### Records for the exercise
—————

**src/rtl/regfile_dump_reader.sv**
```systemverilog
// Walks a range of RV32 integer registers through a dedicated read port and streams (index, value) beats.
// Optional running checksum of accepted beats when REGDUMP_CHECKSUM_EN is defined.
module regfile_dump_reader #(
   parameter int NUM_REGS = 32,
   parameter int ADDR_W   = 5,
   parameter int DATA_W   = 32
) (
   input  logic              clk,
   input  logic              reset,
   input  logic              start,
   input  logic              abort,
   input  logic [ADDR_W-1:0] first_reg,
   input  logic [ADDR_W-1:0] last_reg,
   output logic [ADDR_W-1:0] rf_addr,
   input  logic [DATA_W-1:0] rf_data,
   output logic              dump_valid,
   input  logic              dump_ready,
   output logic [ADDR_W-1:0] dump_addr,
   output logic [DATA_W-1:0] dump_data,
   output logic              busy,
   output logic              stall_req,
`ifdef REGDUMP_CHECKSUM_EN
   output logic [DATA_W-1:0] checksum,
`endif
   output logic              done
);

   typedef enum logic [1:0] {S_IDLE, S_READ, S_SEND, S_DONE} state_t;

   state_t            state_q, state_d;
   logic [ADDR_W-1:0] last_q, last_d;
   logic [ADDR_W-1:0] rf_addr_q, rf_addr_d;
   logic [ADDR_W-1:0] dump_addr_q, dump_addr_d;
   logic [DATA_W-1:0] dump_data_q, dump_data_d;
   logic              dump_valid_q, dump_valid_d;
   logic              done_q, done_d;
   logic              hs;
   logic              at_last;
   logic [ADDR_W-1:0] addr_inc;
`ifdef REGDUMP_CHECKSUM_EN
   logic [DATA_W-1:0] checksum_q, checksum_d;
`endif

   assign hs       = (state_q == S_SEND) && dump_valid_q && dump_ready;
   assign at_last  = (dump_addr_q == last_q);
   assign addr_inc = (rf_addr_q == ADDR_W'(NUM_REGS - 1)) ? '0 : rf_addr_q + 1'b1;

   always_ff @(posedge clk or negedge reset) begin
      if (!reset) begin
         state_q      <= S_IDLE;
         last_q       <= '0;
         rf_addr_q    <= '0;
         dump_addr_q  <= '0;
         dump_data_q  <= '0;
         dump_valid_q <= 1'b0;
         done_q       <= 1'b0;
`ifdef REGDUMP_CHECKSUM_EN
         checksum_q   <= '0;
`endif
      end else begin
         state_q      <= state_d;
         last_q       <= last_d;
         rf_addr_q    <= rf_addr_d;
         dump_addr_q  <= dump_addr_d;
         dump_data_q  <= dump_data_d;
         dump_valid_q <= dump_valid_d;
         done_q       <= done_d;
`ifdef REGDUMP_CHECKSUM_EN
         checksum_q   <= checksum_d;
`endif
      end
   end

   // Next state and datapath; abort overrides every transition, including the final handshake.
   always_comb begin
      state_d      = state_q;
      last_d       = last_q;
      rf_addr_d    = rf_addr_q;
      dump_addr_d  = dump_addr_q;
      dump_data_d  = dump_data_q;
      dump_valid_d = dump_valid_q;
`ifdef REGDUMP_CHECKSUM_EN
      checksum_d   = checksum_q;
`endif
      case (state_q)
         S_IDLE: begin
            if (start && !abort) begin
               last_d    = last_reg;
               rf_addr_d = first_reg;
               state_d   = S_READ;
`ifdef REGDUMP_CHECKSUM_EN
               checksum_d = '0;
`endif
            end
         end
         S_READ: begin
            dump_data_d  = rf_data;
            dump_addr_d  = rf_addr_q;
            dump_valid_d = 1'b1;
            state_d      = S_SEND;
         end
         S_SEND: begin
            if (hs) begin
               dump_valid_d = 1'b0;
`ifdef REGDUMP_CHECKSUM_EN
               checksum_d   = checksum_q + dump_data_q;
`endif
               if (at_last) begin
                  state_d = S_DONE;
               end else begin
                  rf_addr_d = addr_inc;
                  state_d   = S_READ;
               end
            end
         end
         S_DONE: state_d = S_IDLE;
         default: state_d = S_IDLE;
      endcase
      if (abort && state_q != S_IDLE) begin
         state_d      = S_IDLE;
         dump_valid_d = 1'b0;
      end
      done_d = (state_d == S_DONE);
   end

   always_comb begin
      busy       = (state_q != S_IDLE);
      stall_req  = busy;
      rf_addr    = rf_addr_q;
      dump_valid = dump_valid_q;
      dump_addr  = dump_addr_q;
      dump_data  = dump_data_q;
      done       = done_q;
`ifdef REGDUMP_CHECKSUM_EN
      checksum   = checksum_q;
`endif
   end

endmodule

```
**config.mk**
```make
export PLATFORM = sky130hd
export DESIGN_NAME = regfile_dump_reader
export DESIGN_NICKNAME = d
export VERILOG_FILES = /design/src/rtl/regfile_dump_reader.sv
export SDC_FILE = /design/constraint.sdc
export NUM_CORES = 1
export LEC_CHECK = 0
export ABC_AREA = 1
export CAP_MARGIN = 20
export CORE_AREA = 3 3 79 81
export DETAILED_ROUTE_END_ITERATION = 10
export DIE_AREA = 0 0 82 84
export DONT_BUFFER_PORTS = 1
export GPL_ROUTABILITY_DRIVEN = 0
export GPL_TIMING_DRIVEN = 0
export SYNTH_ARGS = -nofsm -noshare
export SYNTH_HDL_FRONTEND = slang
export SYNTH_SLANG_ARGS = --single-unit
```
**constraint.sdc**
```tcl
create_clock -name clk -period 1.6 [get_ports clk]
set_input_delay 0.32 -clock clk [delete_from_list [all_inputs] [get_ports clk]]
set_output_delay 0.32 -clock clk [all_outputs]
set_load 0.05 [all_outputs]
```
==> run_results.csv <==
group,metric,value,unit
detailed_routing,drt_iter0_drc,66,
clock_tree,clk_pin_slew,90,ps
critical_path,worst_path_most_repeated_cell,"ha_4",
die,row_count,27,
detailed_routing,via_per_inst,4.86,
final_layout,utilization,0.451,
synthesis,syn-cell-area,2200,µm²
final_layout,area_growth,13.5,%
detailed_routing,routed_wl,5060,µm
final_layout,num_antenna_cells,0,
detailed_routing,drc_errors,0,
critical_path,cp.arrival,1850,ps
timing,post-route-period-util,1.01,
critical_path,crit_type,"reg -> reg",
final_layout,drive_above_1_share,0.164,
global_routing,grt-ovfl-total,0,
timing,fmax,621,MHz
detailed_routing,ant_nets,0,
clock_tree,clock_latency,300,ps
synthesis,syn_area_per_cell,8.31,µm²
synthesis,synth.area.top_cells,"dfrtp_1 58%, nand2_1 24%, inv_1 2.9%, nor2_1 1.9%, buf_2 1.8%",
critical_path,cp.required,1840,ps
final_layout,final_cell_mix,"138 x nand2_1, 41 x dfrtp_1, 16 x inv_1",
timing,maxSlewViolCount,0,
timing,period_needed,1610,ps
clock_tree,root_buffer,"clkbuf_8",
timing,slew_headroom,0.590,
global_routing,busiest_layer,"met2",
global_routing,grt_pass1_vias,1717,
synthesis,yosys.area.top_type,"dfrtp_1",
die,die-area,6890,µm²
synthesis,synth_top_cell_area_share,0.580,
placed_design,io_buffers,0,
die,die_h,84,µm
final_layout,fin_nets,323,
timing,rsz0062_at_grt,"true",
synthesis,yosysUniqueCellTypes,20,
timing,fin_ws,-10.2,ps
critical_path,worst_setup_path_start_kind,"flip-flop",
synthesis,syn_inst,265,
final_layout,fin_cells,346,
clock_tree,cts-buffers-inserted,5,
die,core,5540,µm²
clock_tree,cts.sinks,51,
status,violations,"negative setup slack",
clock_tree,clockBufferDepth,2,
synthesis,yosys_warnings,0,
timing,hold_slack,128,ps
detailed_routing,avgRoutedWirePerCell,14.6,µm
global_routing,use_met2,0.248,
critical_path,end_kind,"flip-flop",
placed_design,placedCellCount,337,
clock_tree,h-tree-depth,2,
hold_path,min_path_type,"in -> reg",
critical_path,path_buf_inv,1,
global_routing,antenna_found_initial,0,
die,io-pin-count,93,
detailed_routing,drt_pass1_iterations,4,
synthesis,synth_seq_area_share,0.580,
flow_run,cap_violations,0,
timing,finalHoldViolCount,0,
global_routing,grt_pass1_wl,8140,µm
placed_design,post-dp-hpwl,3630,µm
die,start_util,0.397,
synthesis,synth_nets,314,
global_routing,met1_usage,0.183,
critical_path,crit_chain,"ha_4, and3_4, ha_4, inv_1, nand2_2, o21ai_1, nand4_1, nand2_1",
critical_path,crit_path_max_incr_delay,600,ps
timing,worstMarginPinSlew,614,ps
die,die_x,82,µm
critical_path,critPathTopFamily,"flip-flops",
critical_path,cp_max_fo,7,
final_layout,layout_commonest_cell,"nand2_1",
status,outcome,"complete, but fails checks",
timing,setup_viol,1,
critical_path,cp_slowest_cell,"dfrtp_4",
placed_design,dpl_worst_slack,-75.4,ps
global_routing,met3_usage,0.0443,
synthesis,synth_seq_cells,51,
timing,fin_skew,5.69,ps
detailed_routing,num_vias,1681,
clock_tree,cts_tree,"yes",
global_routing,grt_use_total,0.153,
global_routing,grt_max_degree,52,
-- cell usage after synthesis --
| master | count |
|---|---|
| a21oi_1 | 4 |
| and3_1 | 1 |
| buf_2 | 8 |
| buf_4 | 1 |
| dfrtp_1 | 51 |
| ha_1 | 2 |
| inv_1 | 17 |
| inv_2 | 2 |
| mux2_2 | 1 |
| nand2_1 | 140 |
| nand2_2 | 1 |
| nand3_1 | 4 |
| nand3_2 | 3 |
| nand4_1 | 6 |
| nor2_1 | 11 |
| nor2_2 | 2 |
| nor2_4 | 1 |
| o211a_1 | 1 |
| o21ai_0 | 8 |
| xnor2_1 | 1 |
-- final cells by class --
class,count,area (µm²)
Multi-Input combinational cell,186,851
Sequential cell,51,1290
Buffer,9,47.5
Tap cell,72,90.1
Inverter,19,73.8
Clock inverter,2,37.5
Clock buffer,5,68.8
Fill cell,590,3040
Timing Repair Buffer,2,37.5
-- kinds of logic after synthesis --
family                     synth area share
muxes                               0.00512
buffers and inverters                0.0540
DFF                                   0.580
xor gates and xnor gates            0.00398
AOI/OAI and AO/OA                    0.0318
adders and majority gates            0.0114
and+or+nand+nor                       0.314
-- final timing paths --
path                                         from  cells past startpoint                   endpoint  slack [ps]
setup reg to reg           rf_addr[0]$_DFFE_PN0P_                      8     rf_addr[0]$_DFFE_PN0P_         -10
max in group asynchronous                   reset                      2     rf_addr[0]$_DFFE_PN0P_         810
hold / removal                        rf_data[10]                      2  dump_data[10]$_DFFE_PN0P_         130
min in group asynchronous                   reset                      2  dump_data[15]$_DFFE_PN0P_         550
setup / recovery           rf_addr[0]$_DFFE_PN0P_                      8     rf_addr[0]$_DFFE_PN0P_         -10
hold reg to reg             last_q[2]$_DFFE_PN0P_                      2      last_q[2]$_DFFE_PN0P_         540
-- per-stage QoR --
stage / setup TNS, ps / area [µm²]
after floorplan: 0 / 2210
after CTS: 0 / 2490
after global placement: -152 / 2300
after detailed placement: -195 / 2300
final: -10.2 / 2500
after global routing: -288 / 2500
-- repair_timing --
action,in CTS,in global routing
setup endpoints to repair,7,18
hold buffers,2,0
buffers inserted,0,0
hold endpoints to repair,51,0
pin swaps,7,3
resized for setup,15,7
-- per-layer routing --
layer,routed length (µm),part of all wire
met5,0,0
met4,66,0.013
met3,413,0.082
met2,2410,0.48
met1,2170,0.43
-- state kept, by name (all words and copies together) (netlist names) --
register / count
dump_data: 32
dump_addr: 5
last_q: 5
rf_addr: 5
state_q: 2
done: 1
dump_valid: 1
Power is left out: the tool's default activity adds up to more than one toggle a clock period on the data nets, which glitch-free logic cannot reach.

—————

### What is expected
Tallying every line that holds the string "asynchronous", report the total for the records and nothing else.

### Output below
2